## PROBLEM DESCRIPTION
Here are the records. Write out exactly the lines between the one holding "default: nbytes = 3'd0;" and the one holding "encryption in progress", inclusive.

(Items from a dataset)
·····
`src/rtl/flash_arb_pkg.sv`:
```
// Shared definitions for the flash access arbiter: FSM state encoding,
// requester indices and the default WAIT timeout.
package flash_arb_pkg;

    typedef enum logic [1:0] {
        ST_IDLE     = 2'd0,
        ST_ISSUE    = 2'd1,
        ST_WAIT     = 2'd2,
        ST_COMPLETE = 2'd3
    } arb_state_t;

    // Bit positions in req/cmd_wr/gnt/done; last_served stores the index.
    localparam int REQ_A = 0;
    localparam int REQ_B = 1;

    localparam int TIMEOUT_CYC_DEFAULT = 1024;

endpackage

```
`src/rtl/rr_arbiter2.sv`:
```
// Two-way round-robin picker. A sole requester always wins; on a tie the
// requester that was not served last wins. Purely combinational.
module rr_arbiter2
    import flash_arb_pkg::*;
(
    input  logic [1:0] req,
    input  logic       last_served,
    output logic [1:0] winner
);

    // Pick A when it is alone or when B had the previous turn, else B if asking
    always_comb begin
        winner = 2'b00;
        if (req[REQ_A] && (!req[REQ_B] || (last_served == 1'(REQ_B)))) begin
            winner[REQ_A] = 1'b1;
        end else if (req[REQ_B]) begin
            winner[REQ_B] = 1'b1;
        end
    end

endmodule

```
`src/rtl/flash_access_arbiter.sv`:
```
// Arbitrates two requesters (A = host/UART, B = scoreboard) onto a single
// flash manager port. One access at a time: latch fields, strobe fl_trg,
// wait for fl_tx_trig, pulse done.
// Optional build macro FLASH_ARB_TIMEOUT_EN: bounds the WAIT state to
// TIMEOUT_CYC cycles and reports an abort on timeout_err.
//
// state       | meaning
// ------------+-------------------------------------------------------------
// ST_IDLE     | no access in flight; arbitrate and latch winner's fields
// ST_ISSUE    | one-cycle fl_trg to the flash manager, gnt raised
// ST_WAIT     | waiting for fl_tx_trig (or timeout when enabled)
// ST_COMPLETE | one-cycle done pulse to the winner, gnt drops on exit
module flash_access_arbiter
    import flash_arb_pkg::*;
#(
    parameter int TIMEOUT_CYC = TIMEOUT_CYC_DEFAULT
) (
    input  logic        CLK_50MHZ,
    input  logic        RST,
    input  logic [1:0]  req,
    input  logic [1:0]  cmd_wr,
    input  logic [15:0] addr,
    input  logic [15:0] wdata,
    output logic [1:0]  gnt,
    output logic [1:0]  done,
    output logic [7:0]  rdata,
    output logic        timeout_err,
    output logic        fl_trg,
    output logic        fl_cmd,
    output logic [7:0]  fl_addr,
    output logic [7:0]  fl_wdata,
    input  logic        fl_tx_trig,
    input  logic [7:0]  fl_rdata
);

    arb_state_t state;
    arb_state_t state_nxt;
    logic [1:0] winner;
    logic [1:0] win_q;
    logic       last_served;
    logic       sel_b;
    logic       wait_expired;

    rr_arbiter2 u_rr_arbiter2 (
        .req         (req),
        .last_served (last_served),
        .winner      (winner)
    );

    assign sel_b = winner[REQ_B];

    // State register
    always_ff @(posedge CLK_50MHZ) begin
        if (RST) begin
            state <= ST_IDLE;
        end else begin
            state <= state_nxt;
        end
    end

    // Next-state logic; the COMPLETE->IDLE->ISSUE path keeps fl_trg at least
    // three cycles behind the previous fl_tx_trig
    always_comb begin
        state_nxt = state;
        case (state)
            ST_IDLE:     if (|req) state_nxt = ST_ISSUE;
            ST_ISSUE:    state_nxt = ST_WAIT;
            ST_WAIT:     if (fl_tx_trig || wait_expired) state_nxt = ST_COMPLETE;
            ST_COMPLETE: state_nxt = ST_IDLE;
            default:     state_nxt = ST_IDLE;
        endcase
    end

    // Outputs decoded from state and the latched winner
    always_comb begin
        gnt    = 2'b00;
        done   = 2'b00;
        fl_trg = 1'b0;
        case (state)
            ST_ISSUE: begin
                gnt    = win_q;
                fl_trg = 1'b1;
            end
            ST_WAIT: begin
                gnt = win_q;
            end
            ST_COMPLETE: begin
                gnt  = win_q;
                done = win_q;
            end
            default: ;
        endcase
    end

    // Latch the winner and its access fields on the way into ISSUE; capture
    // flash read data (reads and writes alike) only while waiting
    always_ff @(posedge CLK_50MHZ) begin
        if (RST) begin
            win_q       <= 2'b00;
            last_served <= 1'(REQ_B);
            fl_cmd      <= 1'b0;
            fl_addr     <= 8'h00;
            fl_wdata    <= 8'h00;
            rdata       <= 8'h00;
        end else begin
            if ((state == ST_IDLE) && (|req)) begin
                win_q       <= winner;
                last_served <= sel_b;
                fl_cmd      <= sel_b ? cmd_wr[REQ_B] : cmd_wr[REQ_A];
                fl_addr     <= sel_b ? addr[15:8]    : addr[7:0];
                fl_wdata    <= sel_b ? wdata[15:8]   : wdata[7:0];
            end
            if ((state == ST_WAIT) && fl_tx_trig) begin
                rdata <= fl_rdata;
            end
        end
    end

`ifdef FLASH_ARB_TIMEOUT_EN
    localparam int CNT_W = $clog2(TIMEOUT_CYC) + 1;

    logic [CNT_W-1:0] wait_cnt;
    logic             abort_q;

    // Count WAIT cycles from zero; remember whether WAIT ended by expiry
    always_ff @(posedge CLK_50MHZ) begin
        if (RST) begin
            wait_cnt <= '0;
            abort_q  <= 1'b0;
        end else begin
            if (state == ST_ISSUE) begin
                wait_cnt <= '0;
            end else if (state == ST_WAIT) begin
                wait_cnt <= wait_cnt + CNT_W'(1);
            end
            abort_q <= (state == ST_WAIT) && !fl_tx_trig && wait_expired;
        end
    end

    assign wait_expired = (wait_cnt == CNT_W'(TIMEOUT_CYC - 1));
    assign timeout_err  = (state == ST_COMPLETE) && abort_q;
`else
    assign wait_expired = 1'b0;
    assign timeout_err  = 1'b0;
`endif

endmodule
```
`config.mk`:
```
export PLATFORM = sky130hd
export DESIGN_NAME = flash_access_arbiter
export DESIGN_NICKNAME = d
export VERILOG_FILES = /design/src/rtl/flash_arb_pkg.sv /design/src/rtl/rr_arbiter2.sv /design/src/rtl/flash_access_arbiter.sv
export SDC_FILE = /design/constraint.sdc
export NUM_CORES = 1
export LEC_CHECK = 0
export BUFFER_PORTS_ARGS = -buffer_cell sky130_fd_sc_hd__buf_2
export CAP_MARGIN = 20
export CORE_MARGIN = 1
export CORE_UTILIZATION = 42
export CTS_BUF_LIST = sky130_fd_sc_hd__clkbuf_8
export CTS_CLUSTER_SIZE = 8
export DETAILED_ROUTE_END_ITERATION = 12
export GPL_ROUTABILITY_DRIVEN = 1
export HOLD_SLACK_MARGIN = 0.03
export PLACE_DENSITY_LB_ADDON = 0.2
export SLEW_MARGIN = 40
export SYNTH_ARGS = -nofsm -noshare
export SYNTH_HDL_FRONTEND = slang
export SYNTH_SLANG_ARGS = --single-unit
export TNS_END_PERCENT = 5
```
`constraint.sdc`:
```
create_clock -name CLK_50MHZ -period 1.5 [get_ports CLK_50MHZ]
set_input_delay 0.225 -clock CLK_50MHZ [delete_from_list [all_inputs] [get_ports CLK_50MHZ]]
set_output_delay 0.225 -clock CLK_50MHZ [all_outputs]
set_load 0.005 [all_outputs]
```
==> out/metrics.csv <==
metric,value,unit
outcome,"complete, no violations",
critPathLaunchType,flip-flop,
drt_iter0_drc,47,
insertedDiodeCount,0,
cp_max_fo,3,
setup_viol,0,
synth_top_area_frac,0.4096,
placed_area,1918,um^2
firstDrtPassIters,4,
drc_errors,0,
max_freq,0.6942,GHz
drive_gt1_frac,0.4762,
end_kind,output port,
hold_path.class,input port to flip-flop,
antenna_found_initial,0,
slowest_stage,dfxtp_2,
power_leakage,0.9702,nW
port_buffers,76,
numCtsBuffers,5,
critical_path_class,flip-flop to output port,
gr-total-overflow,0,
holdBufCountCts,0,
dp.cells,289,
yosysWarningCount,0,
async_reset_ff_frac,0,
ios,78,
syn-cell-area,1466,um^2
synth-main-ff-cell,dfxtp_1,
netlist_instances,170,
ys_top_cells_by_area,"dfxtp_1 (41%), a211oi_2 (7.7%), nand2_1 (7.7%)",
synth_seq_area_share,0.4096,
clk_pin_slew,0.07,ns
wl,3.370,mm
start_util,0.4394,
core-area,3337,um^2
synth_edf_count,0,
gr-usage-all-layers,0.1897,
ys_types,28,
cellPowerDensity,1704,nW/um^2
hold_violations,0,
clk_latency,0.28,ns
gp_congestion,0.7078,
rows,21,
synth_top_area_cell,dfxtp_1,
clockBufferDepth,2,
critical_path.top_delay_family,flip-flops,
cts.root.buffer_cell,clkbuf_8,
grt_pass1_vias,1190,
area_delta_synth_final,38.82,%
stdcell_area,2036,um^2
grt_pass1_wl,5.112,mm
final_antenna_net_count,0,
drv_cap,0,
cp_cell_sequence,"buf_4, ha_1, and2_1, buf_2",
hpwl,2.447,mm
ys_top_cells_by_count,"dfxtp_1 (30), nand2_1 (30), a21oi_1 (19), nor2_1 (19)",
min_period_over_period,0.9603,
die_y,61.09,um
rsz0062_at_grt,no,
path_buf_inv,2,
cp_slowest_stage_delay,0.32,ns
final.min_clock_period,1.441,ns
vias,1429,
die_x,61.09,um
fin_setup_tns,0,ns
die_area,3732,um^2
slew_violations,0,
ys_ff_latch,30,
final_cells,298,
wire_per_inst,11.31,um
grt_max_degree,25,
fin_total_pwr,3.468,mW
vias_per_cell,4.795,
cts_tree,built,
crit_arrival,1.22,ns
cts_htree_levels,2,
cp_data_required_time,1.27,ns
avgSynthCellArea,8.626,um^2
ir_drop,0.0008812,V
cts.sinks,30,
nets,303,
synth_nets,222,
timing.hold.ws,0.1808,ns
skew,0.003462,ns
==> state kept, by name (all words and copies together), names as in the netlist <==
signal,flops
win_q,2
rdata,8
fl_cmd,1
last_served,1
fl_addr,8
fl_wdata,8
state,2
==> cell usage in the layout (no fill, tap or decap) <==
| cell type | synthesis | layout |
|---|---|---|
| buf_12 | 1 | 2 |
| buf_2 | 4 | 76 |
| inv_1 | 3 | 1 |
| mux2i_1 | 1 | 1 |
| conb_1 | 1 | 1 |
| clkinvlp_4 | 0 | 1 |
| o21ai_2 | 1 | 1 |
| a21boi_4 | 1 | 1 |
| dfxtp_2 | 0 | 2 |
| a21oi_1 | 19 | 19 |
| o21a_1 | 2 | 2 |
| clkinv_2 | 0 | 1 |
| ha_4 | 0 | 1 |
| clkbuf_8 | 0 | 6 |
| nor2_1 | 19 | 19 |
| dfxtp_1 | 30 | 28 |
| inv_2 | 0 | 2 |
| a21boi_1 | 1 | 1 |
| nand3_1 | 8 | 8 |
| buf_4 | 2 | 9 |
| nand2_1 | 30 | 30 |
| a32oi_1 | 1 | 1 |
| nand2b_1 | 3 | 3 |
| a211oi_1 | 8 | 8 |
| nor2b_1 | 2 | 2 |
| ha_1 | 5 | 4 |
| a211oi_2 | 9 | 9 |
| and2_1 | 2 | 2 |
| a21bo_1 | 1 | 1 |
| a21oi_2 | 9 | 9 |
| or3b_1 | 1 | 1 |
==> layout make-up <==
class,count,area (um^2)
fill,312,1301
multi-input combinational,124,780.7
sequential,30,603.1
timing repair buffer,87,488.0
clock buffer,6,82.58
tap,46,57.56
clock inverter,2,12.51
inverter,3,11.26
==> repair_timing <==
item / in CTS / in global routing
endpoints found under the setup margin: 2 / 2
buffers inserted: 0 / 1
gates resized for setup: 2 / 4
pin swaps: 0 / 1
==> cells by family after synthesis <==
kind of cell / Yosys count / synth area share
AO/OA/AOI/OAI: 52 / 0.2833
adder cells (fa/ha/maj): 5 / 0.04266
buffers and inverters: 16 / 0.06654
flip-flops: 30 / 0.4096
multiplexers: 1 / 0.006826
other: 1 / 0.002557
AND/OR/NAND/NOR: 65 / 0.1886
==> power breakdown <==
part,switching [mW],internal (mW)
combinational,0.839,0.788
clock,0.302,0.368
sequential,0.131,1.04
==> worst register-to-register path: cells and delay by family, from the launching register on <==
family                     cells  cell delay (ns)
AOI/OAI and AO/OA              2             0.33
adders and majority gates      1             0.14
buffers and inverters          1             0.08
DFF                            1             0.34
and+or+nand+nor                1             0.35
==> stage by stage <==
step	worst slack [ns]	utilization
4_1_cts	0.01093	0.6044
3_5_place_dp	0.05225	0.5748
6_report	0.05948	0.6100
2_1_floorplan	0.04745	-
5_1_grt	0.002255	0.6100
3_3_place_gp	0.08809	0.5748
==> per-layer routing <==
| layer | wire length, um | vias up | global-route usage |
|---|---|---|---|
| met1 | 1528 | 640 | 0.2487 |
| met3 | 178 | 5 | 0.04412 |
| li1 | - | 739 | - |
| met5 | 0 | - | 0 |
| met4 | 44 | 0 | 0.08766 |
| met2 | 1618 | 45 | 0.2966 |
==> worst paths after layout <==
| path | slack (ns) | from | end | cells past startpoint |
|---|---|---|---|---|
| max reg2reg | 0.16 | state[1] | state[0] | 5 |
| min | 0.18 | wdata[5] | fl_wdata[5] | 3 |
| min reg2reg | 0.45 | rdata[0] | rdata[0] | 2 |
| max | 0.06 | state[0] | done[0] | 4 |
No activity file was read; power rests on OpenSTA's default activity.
·····
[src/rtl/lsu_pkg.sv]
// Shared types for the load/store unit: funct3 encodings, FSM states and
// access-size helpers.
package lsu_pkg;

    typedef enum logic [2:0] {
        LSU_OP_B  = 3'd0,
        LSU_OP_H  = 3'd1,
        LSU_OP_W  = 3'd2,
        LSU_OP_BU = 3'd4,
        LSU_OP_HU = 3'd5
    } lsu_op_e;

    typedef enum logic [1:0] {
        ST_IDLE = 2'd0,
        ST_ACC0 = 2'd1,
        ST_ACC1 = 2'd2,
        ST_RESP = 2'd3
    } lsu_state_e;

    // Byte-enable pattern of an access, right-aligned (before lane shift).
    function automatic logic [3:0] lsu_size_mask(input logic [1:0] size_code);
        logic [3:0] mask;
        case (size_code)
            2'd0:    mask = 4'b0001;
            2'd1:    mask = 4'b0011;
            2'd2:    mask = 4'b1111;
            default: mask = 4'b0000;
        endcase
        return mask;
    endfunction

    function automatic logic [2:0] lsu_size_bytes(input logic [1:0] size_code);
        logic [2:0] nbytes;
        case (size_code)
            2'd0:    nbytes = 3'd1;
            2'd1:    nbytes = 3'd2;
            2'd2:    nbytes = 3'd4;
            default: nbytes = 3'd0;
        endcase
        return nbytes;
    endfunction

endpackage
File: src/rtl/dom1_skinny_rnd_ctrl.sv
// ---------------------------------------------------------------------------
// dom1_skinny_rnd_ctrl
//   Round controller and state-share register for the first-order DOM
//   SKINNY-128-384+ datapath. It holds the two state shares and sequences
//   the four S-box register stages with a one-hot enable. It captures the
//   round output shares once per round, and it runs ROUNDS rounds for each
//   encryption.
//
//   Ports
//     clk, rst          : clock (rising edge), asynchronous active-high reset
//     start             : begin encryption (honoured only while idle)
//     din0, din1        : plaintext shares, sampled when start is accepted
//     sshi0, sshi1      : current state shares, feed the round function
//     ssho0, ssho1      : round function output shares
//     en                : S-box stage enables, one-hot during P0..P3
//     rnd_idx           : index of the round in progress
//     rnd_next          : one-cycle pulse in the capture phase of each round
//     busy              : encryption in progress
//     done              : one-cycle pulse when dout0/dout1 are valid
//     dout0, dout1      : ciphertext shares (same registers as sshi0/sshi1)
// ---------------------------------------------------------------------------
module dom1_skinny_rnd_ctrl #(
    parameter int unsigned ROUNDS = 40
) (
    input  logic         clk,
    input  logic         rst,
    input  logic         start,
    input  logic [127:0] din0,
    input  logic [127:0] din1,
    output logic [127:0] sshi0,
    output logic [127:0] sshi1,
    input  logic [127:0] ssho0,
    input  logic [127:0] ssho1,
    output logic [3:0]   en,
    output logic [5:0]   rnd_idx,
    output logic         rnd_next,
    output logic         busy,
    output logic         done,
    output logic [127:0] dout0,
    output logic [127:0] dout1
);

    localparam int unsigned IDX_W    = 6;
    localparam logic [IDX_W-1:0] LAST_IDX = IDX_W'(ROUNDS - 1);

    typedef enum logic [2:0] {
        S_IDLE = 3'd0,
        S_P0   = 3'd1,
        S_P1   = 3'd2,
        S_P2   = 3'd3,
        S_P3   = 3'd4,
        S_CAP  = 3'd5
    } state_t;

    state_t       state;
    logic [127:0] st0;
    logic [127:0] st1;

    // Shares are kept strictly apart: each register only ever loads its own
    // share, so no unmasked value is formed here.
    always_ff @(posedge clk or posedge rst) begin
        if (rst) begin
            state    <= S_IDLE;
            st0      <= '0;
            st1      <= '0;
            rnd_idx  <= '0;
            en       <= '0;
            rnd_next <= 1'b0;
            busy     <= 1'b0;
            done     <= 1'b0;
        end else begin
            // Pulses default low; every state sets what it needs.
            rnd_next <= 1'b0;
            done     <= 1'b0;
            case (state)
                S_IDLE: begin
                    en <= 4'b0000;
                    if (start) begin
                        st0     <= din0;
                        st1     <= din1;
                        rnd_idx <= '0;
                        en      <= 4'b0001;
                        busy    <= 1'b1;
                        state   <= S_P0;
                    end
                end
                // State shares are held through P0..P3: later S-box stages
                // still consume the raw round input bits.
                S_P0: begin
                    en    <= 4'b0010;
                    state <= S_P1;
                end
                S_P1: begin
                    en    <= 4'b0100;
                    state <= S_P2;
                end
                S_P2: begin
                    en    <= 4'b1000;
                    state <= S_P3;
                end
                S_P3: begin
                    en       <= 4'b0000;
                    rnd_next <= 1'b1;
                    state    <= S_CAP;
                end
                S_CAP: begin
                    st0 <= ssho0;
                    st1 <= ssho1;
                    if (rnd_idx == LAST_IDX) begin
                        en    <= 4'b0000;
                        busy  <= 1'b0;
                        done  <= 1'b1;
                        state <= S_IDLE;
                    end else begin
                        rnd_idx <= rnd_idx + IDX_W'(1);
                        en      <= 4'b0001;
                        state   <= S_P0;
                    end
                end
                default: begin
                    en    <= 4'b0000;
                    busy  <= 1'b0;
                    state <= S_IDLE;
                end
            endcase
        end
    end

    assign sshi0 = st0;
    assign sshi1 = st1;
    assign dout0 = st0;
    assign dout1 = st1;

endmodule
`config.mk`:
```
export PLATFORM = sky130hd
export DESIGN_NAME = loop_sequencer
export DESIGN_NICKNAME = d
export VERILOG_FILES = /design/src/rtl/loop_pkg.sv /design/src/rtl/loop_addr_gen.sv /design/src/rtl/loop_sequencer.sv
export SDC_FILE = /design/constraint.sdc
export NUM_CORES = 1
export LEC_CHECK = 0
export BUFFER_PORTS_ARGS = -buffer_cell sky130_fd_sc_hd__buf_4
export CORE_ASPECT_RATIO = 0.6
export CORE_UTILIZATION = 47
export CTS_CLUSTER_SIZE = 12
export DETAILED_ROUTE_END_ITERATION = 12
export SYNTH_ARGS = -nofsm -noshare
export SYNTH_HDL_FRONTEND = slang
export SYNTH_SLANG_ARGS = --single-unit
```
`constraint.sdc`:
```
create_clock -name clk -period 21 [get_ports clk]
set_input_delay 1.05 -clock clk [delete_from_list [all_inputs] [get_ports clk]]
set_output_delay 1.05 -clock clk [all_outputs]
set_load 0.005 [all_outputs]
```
·····
## ANSWER SPACE
            default: nbytes = 3'd0;
        endcase
        return nbytes;
    endfunction

endpackage
File: src/rtl/dom1_skinny_rnd_ctrl.sv
// ---------------------------------------------------------------------------
// dom1_skinny_rnd_ctrl
//   Round controller and state-share register for the first-order DOM
//   SKINNY-128-384+ datapath. It holds the two state shares and sequences
//   the four S-box register stages with a one-hot enable. It captures the
//   round output shares once per round, and it runs ROUNDS rounds for each
//   encryption.
//
//   Ports
//     clk, rst          : clock (rising edge), asynchronous active-high reset
//     start             : begin encryption (honoured only while idle)
//     din0, din1        : plaintext shares, sampled when start is accepted
//     sshi0, sshi1      : current state shares, feed the round function
//     ssho0, ssho1      : round function output shares
//     en                : S-box stage enables, one-hot during P0..P3
//     rnd_idx           : index of the round in progress
//     rnd_next          : one-cycle pulse in the capture phase of each round
//     busy              : encryption in progress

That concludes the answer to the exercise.